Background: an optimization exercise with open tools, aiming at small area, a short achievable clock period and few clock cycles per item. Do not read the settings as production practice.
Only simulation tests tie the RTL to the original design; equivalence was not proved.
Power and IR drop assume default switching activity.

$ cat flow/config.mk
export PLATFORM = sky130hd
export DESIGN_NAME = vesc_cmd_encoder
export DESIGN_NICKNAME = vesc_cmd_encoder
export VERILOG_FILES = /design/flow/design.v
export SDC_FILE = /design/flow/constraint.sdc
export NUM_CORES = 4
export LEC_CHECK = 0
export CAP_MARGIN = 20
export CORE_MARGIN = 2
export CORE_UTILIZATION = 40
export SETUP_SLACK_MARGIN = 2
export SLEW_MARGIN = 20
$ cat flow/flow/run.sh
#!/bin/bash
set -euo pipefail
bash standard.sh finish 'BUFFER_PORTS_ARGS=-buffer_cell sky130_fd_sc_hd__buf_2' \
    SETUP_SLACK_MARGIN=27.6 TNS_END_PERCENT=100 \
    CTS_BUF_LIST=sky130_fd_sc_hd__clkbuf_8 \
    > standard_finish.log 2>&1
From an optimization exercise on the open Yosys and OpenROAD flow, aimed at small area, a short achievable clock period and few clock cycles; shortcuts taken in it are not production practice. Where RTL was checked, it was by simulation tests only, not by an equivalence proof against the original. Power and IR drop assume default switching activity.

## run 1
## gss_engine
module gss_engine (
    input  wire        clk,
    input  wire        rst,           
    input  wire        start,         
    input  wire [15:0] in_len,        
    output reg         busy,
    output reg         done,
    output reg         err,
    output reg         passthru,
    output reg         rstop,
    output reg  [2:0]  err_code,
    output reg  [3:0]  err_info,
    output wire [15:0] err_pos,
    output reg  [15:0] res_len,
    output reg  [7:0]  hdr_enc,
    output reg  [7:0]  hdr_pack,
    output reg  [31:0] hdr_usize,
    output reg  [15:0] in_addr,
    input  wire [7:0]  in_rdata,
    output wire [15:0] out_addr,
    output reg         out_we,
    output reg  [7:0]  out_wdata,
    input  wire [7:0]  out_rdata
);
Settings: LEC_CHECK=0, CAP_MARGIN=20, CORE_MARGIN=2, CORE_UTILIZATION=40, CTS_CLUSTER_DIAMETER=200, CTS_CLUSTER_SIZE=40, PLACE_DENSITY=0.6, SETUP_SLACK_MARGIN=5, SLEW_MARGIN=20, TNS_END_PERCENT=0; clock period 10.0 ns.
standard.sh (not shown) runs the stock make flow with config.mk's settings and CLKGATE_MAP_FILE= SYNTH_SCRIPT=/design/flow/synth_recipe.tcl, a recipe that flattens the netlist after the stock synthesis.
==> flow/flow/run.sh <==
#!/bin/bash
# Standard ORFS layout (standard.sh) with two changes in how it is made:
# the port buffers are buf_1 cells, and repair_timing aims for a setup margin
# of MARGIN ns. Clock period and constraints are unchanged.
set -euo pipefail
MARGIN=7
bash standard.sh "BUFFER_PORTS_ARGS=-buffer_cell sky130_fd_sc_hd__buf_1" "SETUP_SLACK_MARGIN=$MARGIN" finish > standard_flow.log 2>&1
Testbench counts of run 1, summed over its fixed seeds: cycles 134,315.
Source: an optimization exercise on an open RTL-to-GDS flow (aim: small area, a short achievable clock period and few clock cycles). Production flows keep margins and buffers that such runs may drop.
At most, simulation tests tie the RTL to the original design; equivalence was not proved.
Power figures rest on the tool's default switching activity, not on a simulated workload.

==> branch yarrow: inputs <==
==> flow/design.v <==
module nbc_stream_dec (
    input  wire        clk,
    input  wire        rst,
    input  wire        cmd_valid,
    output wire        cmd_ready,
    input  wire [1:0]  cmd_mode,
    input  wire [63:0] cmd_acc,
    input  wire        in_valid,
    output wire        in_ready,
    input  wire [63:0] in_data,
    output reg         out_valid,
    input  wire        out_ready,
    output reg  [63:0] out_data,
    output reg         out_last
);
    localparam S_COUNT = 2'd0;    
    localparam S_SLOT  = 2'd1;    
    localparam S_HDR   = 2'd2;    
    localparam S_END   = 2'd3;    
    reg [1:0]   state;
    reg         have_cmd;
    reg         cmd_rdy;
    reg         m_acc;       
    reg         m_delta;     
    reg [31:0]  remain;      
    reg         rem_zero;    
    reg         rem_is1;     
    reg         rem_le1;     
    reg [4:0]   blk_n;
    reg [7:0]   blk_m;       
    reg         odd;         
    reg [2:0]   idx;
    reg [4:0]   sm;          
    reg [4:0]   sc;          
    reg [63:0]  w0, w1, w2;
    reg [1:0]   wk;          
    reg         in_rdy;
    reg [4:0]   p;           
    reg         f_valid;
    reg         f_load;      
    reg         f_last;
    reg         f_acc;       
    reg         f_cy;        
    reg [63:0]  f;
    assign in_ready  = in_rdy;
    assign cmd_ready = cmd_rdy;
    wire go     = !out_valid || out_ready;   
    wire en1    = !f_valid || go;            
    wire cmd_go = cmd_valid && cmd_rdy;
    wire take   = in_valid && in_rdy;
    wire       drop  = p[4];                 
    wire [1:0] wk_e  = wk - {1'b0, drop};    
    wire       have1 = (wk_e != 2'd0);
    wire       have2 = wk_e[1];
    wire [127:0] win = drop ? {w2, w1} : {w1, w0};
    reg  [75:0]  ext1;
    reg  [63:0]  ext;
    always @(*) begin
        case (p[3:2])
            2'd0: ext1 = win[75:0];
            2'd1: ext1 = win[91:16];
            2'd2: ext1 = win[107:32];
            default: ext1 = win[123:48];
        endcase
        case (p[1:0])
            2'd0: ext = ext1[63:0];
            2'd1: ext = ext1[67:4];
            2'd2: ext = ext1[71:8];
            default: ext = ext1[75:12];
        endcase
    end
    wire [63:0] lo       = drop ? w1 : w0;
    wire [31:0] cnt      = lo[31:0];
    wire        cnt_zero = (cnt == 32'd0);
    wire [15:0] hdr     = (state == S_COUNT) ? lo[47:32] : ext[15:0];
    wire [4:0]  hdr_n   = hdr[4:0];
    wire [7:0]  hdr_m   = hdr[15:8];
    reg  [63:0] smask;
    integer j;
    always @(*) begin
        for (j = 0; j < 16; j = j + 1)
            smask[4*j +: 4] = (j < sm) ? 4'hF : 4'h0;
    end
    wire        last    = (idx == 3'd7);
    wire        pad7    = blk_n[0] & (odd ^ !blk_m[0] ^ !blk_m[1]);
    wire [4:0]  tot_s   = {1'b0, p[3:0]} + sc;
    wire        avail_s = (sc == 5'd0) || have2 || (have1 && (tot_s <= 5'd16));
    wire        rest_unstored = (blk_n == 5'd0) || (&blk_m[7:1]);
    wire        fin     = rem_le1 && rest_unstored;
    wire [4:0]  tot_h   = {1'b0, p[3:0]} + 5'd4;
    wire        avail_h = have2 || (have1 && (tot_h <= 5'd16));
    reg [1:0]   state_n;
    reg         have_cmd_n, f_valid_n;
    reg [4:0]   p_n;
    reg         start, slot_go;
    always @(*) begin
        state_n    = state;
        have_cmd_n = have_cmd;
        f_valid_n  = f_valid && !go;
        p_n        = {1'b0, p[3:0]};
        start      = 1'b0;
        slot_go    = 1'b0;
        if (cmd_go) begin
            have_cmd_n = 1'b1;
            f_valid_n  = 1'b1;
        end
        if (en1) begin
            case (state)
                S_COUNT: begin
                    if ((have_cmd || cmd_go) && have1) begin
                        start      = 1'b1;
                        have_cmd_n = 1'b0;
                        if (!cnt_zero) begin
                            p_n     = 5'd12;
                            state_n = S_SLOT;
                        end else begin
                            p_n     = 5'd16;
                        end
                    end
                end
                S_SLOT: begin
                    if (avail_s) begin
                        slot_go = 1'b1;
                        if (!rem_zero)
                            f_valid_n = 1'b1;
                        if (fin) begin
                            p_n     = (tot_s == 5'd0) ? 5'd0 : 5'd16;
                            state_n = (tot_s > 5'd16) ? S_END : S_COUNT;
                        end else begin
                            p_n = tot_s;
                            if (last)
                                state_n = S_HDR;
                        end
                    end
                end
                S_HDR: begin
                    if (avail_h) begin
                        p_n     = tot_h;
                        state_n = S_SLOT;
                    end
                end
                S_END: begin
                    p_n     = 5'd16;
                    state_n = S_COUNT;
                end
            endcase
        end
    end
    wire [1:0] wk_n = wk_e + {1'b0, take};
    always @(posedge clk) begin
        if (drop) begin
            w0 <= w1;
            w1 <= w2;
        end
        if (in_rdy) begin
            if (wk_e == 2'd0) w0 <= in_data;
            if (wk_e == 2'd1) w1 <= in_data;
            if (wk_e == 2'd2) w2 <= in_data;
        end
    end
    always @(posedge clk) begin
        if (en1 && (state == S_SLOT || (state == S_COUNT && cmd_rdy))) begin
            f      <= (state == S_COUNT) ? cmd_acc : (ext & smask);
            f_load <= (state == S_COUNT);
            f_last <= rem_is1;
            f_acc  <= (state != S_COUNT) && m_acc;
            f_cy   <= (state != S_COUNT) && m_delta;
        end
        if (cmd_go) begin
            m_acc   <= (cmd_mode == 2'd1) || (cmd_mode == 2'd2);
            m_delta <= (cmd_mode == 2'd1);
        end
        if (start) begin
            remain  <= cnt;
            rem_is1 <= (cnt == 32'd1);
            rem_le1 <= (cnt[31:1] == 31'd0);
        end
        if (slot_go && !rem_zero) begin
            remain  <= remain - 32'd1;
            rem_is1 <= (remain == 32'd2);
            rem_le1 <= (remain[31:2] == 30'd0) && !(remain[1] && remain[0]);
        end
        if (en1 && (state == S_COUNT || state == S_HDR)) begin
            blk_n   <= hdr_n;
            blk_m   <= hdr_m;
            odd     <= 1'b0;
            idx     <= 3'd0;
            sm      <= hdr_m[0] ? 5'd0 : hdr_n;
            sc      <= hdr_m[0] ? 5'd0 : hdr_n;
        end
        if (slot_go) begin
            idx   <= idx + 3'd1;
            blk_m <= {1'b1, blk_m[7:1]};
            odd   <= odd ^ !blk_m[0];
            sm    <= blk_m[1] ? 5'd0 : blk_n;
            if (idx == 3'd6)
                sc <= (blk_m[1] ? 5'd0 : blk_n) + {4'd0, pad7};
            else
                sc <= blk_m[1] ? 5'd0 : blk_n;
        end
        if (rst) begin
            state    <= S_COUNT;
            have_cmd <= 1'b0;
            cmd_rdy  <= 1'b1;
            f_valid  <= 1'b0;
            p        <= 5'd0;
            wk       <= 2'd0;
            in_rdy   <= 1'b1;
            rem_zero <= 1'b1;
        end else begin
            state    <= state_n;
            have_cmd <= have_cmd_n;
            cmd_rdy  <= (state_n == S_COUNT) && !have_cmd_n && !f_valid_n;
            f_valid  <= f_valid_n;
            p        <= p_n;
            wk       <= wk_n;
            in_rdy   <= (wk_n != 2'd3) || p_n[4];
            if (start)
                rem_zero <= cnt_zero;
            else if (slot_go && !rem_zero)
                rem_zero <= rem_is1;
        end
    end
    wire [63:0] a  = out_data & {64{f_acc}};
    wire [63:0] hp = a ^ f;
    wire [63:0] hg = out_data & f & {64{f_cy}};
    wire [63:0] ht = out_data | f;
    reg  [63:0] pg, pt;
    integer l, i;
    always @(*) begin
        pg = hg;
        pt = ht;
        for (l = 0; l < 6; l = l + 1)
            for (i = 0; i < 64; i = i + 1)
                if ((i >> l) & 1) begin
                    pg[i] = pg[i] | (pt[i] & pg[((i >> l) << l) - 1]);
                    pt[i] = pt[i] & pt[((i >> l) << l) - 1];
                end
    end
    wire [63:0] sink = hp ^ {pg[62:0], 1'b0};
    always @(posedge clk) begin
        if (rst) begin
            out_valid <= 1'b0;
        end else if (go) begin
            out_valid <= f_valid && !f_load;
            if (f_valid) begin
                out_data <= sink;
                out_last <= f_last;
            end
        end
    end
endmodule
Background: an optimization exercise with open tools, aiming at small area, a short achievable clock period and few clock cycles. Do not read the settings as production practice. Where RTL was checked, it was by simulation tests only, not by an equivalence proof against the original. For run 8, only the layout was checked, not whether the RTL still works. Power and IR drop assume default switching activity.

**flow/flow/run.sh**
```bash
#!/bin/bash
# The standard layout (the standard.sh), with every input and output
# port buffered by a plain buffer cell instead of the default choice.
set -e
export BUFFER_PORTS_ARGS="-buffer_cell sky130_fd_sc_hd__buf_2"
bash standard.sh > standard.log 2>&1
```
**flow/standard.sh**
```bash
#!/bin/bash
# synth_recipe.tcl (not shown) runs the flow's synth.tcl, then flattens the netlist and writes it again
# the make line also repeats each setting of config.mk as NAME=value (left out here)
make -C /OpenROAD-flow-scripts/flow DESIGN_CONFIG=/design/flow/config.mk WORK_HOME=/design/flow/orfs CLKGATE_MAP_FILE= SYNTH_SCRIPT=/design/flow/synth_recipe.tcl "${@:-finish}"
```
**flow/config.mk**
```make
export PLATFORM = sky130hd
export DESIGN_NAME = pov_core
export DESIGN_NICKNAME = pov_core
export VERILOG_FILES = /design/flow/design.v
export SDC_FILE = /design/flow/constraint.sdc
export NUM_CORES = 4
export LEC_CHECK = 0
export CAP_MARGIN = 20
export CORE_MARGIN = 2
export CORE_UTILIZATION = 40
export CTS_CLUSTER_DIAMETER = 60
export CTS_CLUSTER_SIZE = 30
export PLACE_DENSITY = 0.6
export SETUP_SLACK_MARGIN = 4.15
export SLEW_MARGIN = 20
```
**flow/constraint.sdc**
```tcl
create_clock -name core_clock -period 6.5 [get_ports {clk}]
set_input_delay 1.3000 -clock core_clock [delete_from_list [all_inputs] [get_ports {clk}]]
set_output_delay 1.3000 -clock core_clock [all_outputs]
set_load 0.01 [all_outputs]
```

--*--

Task statement:
Determine the number of lines in the data above that hold "cycles", and reply with that number alone.

Exercise result:
5